Controllable Unlearning for Image-to-Image Generative Models via $\varepsilon$-Constrained Optimization
Xiaohua Feng, Yuyuan Li, Chaochao Chen, Li Zhang, Longfei Li, Jun Zhou, Xiaolin Zheng
TL;DR
The paper tackles privacy- and bias-related concerns in Image-to-Image (I2I) generative models by proposing a controllable unlearning framework that treats unlearning as an $\varepsilon$-constrained optimization problem. It reformulates the problem as bi-objective (unlearning on the forget set vs. retaining utility on the retain set) and derives two boundary Pareto-optimal solutions, guaranteeing a valid range for the control parameter $\varepsilon$ where Pareto optimality holds.

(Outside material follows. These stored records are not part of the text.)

$ cat design/flow/config.mk
export PLATFORM = sky130hd
export DESIGN_NAME = wht8
export DESIGN_NICKNAME = wht8
export VERILOG_FILES = /design/flow/design.v
export SDC_FILE = /design/flow/constraint.sdc
export NUM_CORES = 4
export LEC_CHECK = 1
export CORE_UTILIZATION = 40
$ cat design/flow/constraint.sdc
current_design wht8

set clk_period 17.7
set clk_io_pct 0.2

create_clock -name clk0 -period $clk_period

set non_clock_inputs [all_inputs -no_clocks]
set_input_delay [expr $clk_period * $clk_io_pct] -clock clk0 $non_clock_inputs
set_output_delay [expr $clk_period * $clk_io_pct] -clock clk0 [all_outputs]
$ cat design/flow/design.v
module wht8 #(
    parameter W = 16
) (
    input  wire signed [W-1:0] x0, x1, x2, x3,
    input  wire signed [W-1:0] x4, x5, x6, x7,
    output wire signed [W-1:0] y0, y1, y2, y3,
    output wire signed [W-1:0] y4, y5, y6, y7
);
    wire signed [W-1:0] s1_0 = x0 + x1;
    wire signed [W-1:0] s1_1 = x0 - x1;
    wire signed [W-1:0] s1_2 = x2 + x3;
    wire signed [W-1:0] s1_3 = x2 - x3;
    wire signed [W-1:0] s1_4 = x4 + x5;
    wire signed [W-1:0] s1_5 = x4 - x5;
    wire signed [W-1:0] s1_6 = x6 + x7;
    wire signed [W-1:0] s1_7 = x6 - x7;
    wire signed [W-1:0] s2_0 = s1_0 + s1_2;
    wire signed [W-1:0] s2_2 = s1_0 - s1_2;
    wire signed [W-1:0] s2_1 = s1_1 + s1_3;
    wire signed [W-1:0] s2_3 = s1_1 - s1_3;
    wire signed [W-1:0] s2_4 = s1_4 + s1_6;
    wire signed [W-1:0] s2_6 = s1_4 - s1_6;
    wire signed [W-1:0] s2_5 = s1_5 + s1_7;
    wire signed [W-1:0] s2_7 = s1_5 - s1_7;
    assign y0 = s2_0 + s2_4;
    assign y4 = s2_0 - s2_4;
    assign y1 = s2_1 + s2_5;
    assign y5 = s2_1 - s2_5;
    assign y2 = s2_2 + s2_6;
    assign y6 = s2_2 - s2_6;
    assign y3 = s2_3 + s2_7;
    assign y7 = s2_3 - s2_7;
endmodule
$ cat design/flow/run.sh
#!/bin/bash
# OpenROAD 26Q1-2900-gdf79404cd8, Yosys 0.63+post, stock flow scripts
make -C /OpenROAD-flow-scripts/flow DESIGN_CONFIG=/design/flow/config.mk WORK_HOME=/design/flow/orfs finish
==> reports/results.txt <==
Outcome - finished, final reports clean
Crit Path Max Fanout - 5
Fin. Hold Viols - 0
Ratio of cells with drive above 1 in the final layout - 1.12%
Setup Buffers After CTS - 0
Yosys cell count - 2120
Dpl ws - 4.55 ns
FP Core Util - 40.5%
Delay-heaviest family, CP - AND-OR/OR-AND gates
Worst setup EP type - output pin
Initial antenna violation count - 3
Placer Congestion - 0.982
Iteration-0 DRC Markers - 951
Fin util - 48.4%
Cells after Synth - 2120
XOR Share, Synth - 19.8%
Via count - 14200
Critical path type - in -> out
Stage-log warning count - 212
Post-route DRC - 0
Rows - 71
1st-pass router iterations - 5
Clkbuf count - 0
Hold WS - 8.54 ns
Ao+oa area frac - 24.5%
Highest-count logic cell in the final layout - ha_1
Fin cells - 2828
Top-Level Pins - 256
Worst-Margin Slew - 0.842 ns
Top logic family - adder cells
Routed length per instance - 15.5 um
CTS resizes - 0
Largest net degree at the start of global routing - 12
HPWL Detailed - 39400 um
Final setup viols - 0
Core area - 37600 sq um
Synth Cell Area - 15200 sq um
Chip area line of the yosys report - 15200 sq um
Flop count - 0
Slew Limit Fails - 0
Final WL - 43800 um
CP max stage delay - 0.64 ns
Simple share - 12.8%
Die height - 197 um
Hold Path Class - in -> out
Yosys cell types - 75
CTS hold repair buffers - 0
Synth warnings - 0
Placed Cells - 2826
Tmin final - 13.10 ns
Slowest stage cell, crit path - o41ai_1
Drt via density - 5.03
CP required - 14.16 ns
Die ar. - 38800 sq um
Average instance area after synthesis - 7.18 sq um
Total global-route track usage - 22.6%
Slew Limit Headroom - 42.4%
Seq share, synth - 0%
Adder share - 32.7%
FF/Latch Area - 0 sq um
Vias in the first global route - 12900
Max-cap viol count - 0
CP bufs+invs - 5
Antenna-violating nets left - 0
Type of origin of the critical path - primary input
DIE WIDTH - 197 um
Highest achievable clock rate - 0.0763 GHz
Port Buffer Count - 256
RSZ-0062 raised after global routing - no
Setup TNS - 0 ns
Worst Path Arrival - 9.56 ns
Most used cell, CP - a21oi_1
Most numerous logic cells after layout - 360 x ha_1, 337 x inv_1, 256 x clkdlybuf4s50_1
Area Overhead vs Synth - 19.4%
Multiplexer share - 0.0658%
Global-route wire length before repair - 68300 um
Period Utilization, post-route - 74.0%
Gr ovfl total - 0
Worst setup margin - 4.60 ns
cells in the mapped netlist, types with 3 or more instances:
cell         n  share of area, %
or4_1        4              0.20
nand2_1     55               1.4
o211ai_1     5              0.25
o21a_1      23               1.1
or3_1       16              0.66
nor2_1     175               4.3
a2111oi_0    3              0.17
o311ai_0     9              0.52
ha_1       360                30
a211oi_1    10              0.49
buf_2        7              0.23
clkbuf_1    45               1.1
xor2_1      84               4.8
o41ai_1      9              0.52
o21ai_1      3             0.099
inv_1      337               8.3
a21oi_1    223               7.3
fa_1        24               3.2
nand4_1      4              0.16
nor4_1      11              0.45
a21o_1      42               2.1
buf_4        4              0.20
xnor2_2      3              0.32
nor3_1      49               1.6
and2_1       5              0.21
o31ai_1     10              0.49
a31o_2       5              0.29
nor2b_1     20              0.82
nand2b_1    39               1.6
nand3_1      9              0.30
o311a_1      3              0.20
a221oi_1     5              0.29
a31oi_1     20              0.82
nor3b_1      5              0.25
or2_2        4              0.16
buf_1        4             0.099
and3_1       8              0.33
xnor2_1    249                14
o21bai_1   109               5.4
o21ai_0     78               2.6
metal layers:
metal  wire [um]  track usage, %  vias to the layer above  share of wire (%)
met4         220            1.23                        2               0.50
met1       22000            35.0                     6383                 50
met2       19400            36.1                      347                 44
met3        2140            1.32                       10                4.9
met5           9               0                        -              0.021
li1            -               -                     7475                  -
worst paths after layout:
path	start	to	slack (ns)	depth (start not counted)
max	x7[0]	y7[14]	4.60	26
min	x1[0]	y7[0]	8.54	6
logic make-up (layout without fill, tap and decap cells):
| family | Yosys count | after routing |
|---|---|---|
| adder cells (fa/ha/maj) | 384 | 384 |
| buffers and inverters | 400 | 595 |
| AND/OR/NAND/NOR | 411 | 411 |
| XOR/XNOR | 338 | 338 |
| AND-OR/OR-AND | 586 | 586 |
| multiplexers | 1 | 1 |
| other | 0 | 2 |
area by class of cell:
| type | instances | area (sq um) |
|---|---|---|
| well taps | 511 | 639 |
| multi-input cells | 1720 | 13700 |
| repair buffers | 257 | 2570 |
| diodes | 2 | 5.00 |
| fillers | 3699 | 19400 |
| inverters | 338 | 1270 |
metrics by stage:
stage	cell area (sq um)
2_1_floorplan	15200
3_3_place_gp	18200
3_5_place_dp	18200
4_1_cts	18200
5_1_grt	18200
6_report	18200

A gradient-based solver with a phase-based two-step process identifies unlearning boundaries (Phase I) and then traces a Pareto path by relaxing the constraint (Phase II), with a control function $\psi(\theta)$ guiding convergence. The method is validated across MAE, VQ-GAN, and diffusion I2I models on ImageNet-1K and Places-365, achieving superior forgetting on the forget set while preserving retain-set performance, and enabling fine-grained control over the unlearning-utility trade-off. These results demonstrate a scalable, theoretically grounded approach to customizable unlearning in powerful I2I systems, with potential extensions to other generative domains.
Abstract
While generative models have made significant advancements in recent years, they also raise concerns such as privacy breaches and biases. Machine unlearning has emerged as a viable solution, aiming to remove specific training data, e.g., containing private information and bias, from models. In this paper, we study the machine unlearning problem in Image-to-Image (I2I) generative models. Previous studies mainly treat it as a single objective optimization problem, offering a solitary solution, thereby neglecting the varied user expectations towards the trade-off between complete unlearning and model utility. To address this issue, we propose a controllable unlearning framework that uses a control coefficient $\varepsilon$ to control the trade-off. We reformulate the I2I generative model unlearning problem into a $\varepsilon$-constrained optimization problem and solve it with a gradient-based method to find optimal solutions for unlearning boundaries. These boundaries define the valid range for the control coefficient. Within this range, every yielded solution is theoretically guaranteed with Pareto optimality. We also analyze the convergence rate of our framework under various control functions. Extensive experiments on two benchmark datasets across three mainstream I2I models demonstrate the effectiveness of our controllable unlearning framework.